Yapı Malzemelerinde Çevre Etiketi

4. Sayı Dosya Konusu: Çevre Etiketi

Dr. Pınar Erol, Dr. Johannes Kreissig

Çevre etiketleri, ürünlere yönelik bir çeşit çevre performansı ölçütü olarak tanımlandığı gibi sürdürülebilirlik ölçütü olarak da kullanılabilir. Bu etiketler, tüketicilerin ürün seçimi sırasında çevresel kaygıları gözönünde bulundurmasını kolaylaştırmak amacıyla ortaya çıkmıştır. Bazı çevre etiketleri gösterge, veya ölçüm değerleri yardımıyla çevresel kirlilik veya enerji tüketimi miktarlarını sayısal olarak ortaya koyarken, bazıları da sürdürülebilirlik veya çevresel etikilerin azaltılmasına yönelik uygulamalar veya asgari koşullar ile uyumluluk beyan eder.


Çevre etiketlerinin kullanımı 1970’lerden beri yaygınlaşmaya başlamıştır. Uluslararası Standartlar Örgütü (ISO) çevre etiketlerine yönelik çerçeve yaklaşımı oluşturulması amacıyla ISO 14000 serisi standartlarını geliştirmiştir. Bu çalışma, ISO’nun Birleşmiş Milletler’in 1992 yılında Rio de Janeiro’da gerçekleşen Çevre ve Gelişim konulu konferansında vermiş olduğu taahüdün ardından gerçekleşmiştir.

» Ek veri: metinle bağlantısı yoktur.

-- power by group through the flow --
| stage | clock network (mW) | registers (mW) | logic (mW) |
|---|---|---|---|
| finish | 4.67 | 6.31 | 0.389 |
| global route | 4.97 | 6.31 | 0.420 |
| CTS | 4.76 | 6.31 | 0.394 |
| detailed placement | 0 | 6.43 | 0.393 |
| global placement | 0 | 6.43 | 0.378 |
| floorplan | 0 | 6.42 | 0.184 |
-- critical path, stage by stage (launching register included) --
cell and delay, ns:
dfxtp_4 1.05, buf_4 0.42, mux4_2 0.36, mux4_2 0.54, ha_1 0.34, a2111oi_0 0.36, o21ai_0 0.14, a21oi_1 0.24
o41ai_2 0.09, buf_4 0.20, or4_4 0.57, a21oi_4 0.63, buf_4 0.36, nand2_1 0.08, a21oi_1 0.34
This design comes from an exercise in tuning for small area, a short achievable clock period and few clock cycles on the open sky130 flow, not from production work. The RTL was checked by simulation tests, not by an equivalence proof against the original design. Power is estimated from default activity; no workload was simulated.

`design/flow/config.mk`:
```
export PLATFORM = sky130hd
export DESIGN_NAME = positional_list_engine
export DESIGN_NICKNAME = positional_list_engine
export VERILOG_FILES = /design/flow/design.v
export SDC_FILE = /design/flow/constraint.sdc
export NUM_CORES = 4
export LEC_CHECK = 0
export CAP_MARGIN = 20
export CORE_MARGIN = 2
export CORE_UTILIZATION = 40
export PLACE_DENSITY = 0.6
export SLEW_MARGIN = 20
```
`design/flow/constraint.sdc`:
```
create_clock -name core_clock -period 5.0 [get_ports {clk}]
set_input_delay 1.0000 -clock core_clock [delete_from_list [all_inputs] [get_ports {clk}]]
set_output_delay 1.0000 -clock core_clock [all_outputs]
set_load 0.01 [all_outputs]
```
`design/flow/design.v`:
```
`default_nettype none
package ple_pkg;
	localparam int DefCapacity = 64;
	localparam int OpW     = 2;
	localparam int PosW    = 7;
	localparam int ValW    = 32;
	localparam int CntOutW = 7;
	localparam int InDataW  = 48;
	localparam int OutDataW = 48;
	localparam int OutPadW  = OutDataW - (ValW + 1 + 2 + CntOutW);
	typedef enum logic [1:0] {
		OP_INSERT = 2'd0,
		OP_DELETE = 2'd1,
		OP_READ   = 2'd2,
		OP_SEARCH = 2'd3
	} op_t;
	typedef enum logic [1:0] {
		ST_DONE  = 2'd0,
		ST_RANGE = 2'd1,
		ST_FULL  = 2'd2
	} status_t;
	typedef struct packed {
		logic signed [ValW-1:0] value;
		logic [PosW-1:0]        position;
		op_t                    op;
	} req_t;
	typedef struct packed {
		logic signed [ValW-1:0] read_value;
		logic                   found;
		status_t                status;
	} res_t;
endpackage
`default_nettype wire
`default_nettype none
module ple_ram #(
	parameter int WIDTH = 32,
	parameter int DEPTH = 64,
	localparam int AW = $clog2(DEPTH)
) (
	input  wire logic             clk,
	input  wire logic             we,
	input  wire logic [AW-1:0]    waddr,
	input  wire logic [WIDTH-1:0] wdata,
	input  wire logic             re,
	input  wire logic [AW-1:0]    raddr,
	output logic      [WIDTH-1:0] rdata
);
	logic [WIDTH-1:0] mem_q [DEPTH];
	logic [WIDTH-1:0] rdata_q;
	always_ff @(posedge clk) begin
		if (we) begin
			mem_q[waddr] <= wdata;
		end
		if (re) begin
			rdata_q <= mem_q[raddr];
		end
	end
	assign rdata = rdata_q;
endmodule
`default_nettype wire
`default_nettype none
module ple_ctrl
#(
	parameter int CAPACITY = ple_pkg::DefCapacity,
	localparam int AW = $clog2(CAPACITY),
	localparam int CW = $clog2(CAPACITY + 1)
) (
	input  wire logic            clk,
	input  wire logic            arst_n,
	input  wire logic            req_valid,
	output logic                 req_ready,
	input  ple_pkg::req_t         req,
	output logic                 res_valid,
	input  wire logic            res_ready,
	output ple_pkg::res_t        res,
	output logic [CW-1:0]        cnt,
	output logic                 ram_we,
	output logic [AW-1:0]        ram_waddr,
	output logic [ple_pkg::ValW-1:0]      ram_wdata,
	output logic                 ram_re,
	output logic [AW-1:0]        ram_raddr,
	input  wire logic [ple_pkg::ValW-1:0] ram_rdata
);
	localparam int CMPW = (CW > ple_pkg::PosW) ? CW : ple_pkg::PosW;
	typedef enum logic [6:0] {
		S_IDLE = 7'b0000001,
		S_MOVE = 7'b0000010,
		S_FIN  = 7'b0000100,
		S_RDA  = 7'b0001000,
		S_RDD  = 7'b0010000,
		S_SCAN = 7'b0100000,
		S_DONE = 7'b1000000
	} state_t;
	state_t          state_q, state_d;
	logic [CW-1:0]   cnt_q, cnt_d;
	logic            rd_on_q, rd_on_d;
	logic            mv_q, mv_d;
	logic [AW-1:0]   src_q, src_d;
	logic [AW-1:0]   last_q, last_d;
	logic [AW-1:0]   dst_q, dst_d;
	logic [AW-1:0]   pos_q, pos_d;
	ple_pkg::op_t             op_q, op_d;
	logic [ple_pkg::ValW-1:0] val_q, val_d;
	ple_pkg::res_t            res_q, res_d;
	logic [CMPW-1:0] pos_x, pos_p1_x, cnt_x;
	logic [AW-1:0]   pos_a, cnt_m1_a;
	logic            full, down;
	logic [AW-1:0]   src_up, src_dn;
	assign pos_x    = CMPW'(req.position);
	assign pos_p1_x = pos_x + CMPW'(1);
	assign cnt_x    = CMPW'(cnt_q);
	assign pos_a    = AW'(req.position);
	assign cnt_m1_a = AW'(cnt_q - CW'(1));
	assign full     = (cnt_q == CW'(CAPACITY));
	assign down   = (op_q == ple_pkg::OP_INSERT);
	assign src_up = src_q + AW'(1);
	assign src_dn = src_q - AW'(1);
	always_comb begin
		state_d   = state_q;
		cnt_d     = cnt_q;
		rd_on_d   = rd_on_q;
		mv_d      = 1'b0;
		src_d     = src_q;
		last_d    = last_q;
		dst_d     = dst_q;
		pos_d     = pos_q;
		op_d      = op_q;
		val_d     = val_q;
		res_d     = res_q;
		ram_we    = 1'b0;
		ram_waddr = dst_q;
		ram_wdata = ram_rdata;
		ram_re    = 1'b0;
		ram_raddr = src_q;
		case (state_q)
			S_IDLE: begin
				if (req_valid) begin
					op_d             = req.op;
					pos_d            = pos_a;
					val_d            = req.value;
					res_d.read_value = '0;
					res_d.found      = 1'b0;
					res_d.status     = ple_pkg::ST_DONE;
					state_d          = S_DONE;
					case (req.op)
						ple_pkg::OP_INSERT: begin
							if (pos_x > cnt_x) begin
								res_d.status = ple_pkg::ST_RANGE;
							end else if (full) begin
								res_d.status = ple_pkg::ST_FULL;
							end else if (pos_x == cnt_x) begin
								state_d = S_FIN;
							end else begin
								src_d   = cnt_m1_a;
								last_d  = pos_a;
								rd_on_d = 1'b1;
								state_d = S_MOVE;
							end
						end
						ple_pkg::OP_DELETE: begin
							if (pos_x >= cnt_x) begin
								res_d.status = ple_pkg::ST_RANGE;
							end else if (pos_p1_x == cnt_x) begin
								state_d = S_FIN;
							end else begin
								src_d   = AW'(pos_p1_x);
								last_d  = cnt_m1_a;
								rd_on_d = 1'b1;
								state_d = S_MOVE;
							end
						end
						ple_pkg::OP_READ: begin
							if (pos_x >= cnt_x) begin
								res_d.status = ple_pkg::ST_RANGE;
							end else begin
								src_d   = pos_a;
								state_d = S_RDA;
							end
						end
						default: begin
							if (cnt_q != '0) begin
								src_d   = '0;
								last_d  = cnt_m1_a;
								rd_on_d = 1'b1;
								state_d = S_SCAN;
							end
						end
					endcase
				end
			end
			S_MOVE: begin
				ram_re = rd_on_q;
				mv_d   = rd_on_q;
				ram_we = mv_q;
				if (rd_on_q) begin
					dst_d = down ? src_up : src_dn;
					if (src_q == last_q) begin
						rd_on_d = 1'b0;
					end else begin
						src_d = down ? src_dn : src_up;
					end
				end else begin
					state_d = S_FIN;
				end
			end
			S_FIN: begin
				if (op_q == ple_pkg::OP_INSERT) begin
					ram_we    = 1'b1;
					ram_waddr = pos_q;
					ram_wdata = val_q;
					cnt_d     = cnt_q + CW'(1);
				end else begin
					cnt_d = cnt_q - CW'(1);
				end
				state_d = S_DONE;
			end
			S_RDA: begin
				ram_re  = 1'b1;
				state_d = S_RDD;
			end
			S_RDD: begin
				res_d.read_value = ram_rdata;
				state_d          = S_DONE;
			end
			S_SCAN: begin
				ram_re = rd_on_q;
				mv_d   = rd_on_q;
				if (rd_on_q) begin
					if (src_q == last_q) begin
						rd_on_d = 1'b0;
					end else begin
						src_d = src_up;
					end
				end
				if (mv_q && (ram_rdata == val_q)) begin
					res_d.found = 1'b1;
					rd_on_d     = 1'b0;
					state_d     = S_DONE;
				end else if (mv_q && !rd_on_q) begin
					state_d = S_DONE;
				end
			end
			S_DONE: begin
				if (res_ready) begin
					state_d = S_IDLE;
				end
			end
			default: begin
				state_d = S_IDLE;
			end
		endcase
	end
	always_ff @(posedge clk or negedge arst_n) begin
		if (!arst_n) begin
			state_q <= S_IDLE;
			cnt_q   <= '0;
			rd_on_q <= 1'b0;
			mv_q    <= 1'b0;
		end else begin
			state_q <= state_d;
			cnt_q   <= cnt_d;
			rd_on_q <= rd_on_d;
			mv_q    <= mv_d;
		end
	end
	always_ff @(posedge clk) begin
		src_q  <= src_d;
		last_q <= last_d;
		dst_q  <= dst_d;
		pos_q  <= pos_d;
		op_q   <= op_d;
		val_q  <= val_d;
		res_q  <= res_d;
	end
	assign req_ready = (state_q == S_IDLE);
	assign res_valid = (state_q == S_DONE);
	assign res       = res_q;
	assign cnt       = cnt_q;
endmodule
`default_nettype wire
`default_nettype none
module positional_list_engine
#(
	parameter int CAPACITY = ple_pkg::DefCapacity
) (
	input  wire logic                clk,
	input  wire logic                arst_n,
	input  wire logic                s_axis_tvalid,
	output logic                     s_axis_tready,
	input  wire logic [ple_pkg::InDataW-1:0]  s_axis_tdata,
	output logic                     m_axis_tvalid,
	input  wire logic                m_axis_tready,
	output logic [ple_pkg::OutDataW-1:0]      m_axis_tdata
);
	localparam int AW = $clog2(CAPACITY);
	localparam int CW = $clog2(CAPACITY + 1);
	ple_pkg::req_t            req;
	ple_pkg::res_t            res;
	logic            res_valid, res_ready;
	logic [CW-1:0]   cnt;
	logic            ram_we, ram_re;
	logic [AW-1:0]   ram_waddr, ram_raddr;
	logic [ple_pkg::ValW-1:0] ram_wdata, ram_rdata;
	logic                out_valid_q;
	logic [ple_pkg::OutDataW-1:0] out_data_q;
	assign req.op       = ple_pkg::op_t'(s_axis_tdata[ple_pkg::OpW-1:0]);
	assign req.position = s_axis_tdata[ple_pkg::OpW +: ple_pkg::PosW];
	assign req.value    = s_axis_tdata[ple_pkg::OpW + ple_pkg::PosW +: ple_pkg::ValW];
	ple_ctrl #(
		.CAPACITY (CAPACITY)
	) u_ctrl (
		.clk       (clk),
		.arst_n    (arst_n),
		.req_valid (s_axis_tvalid),
		.req_ready (s_axis_tready),
		.req       (req),
		.res_valid (res_valid),
		.res_ready (res_ready),
		.res       (res),
		.cnt       (cnt),
		.ram_we    (ram_we),
		.ram_waddr (ram_waddr),
		.ram_wdata (ram_wdata),
		.ram_re    (ram_re),
		.ram_raddr (ram_raddr),
		.ram_rdata (ram_rdata)
	);
	ple_ram #(
		.WIDTH (ple_pkg::ValW),
		.DEPTH (CAPACITY)
	) u_entries (
		.clk   (clk),
		.we    (ram_we),
		.waddr (ram_waddr),
		.wdata (ram_wdata),
		.re    (ram_re),
		.raddr (ram_raddr),
		.rdata (ram_rdata)
	);
	assign res_ready = !out_valid_q || m_axis_tready;
	always_ff @(posedge clk or negedge arst_n) begin
		if (!arst_n) begin
			out_valid_q <= 1'b0;
		end else if (res_valid && res_ready) begin
			out_valid_q <= 1'b1;
		end else if (m_axis_tready) begin
			out_valid_q <= 1'b0;
		end
	end
	always_ff @(posedge clk) begin
		if (res_valid && res_ready) begin
			out_data_q <= {{ple_pkg::OutPadW{1'b0}}, ple_pkg::CntOutW'(cnt), res.status, res.found,
				res.read_value};
		end
	end
	assign m_axis_tvalid = out_valid_q;
	assign m_axis_tdata  = out_data_q;
endmodule
`default_nettype wire
```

Çevre etiketleri ile ilgili olarak dünyanın farklı bölgelerinde pek çok farklı uygulama bulunmaktadır. Kanada, Amerika Birleşik Devletleri, Avrupa Birliği, Kuzey Avrupa ve Association of Southeast Asian Nations (ASEAN) bu farklı uygulamalara örnek teşkil etmektedir.

Çevre etiketine sahip ürünler çevreye zarar vermeyen ürünler midir?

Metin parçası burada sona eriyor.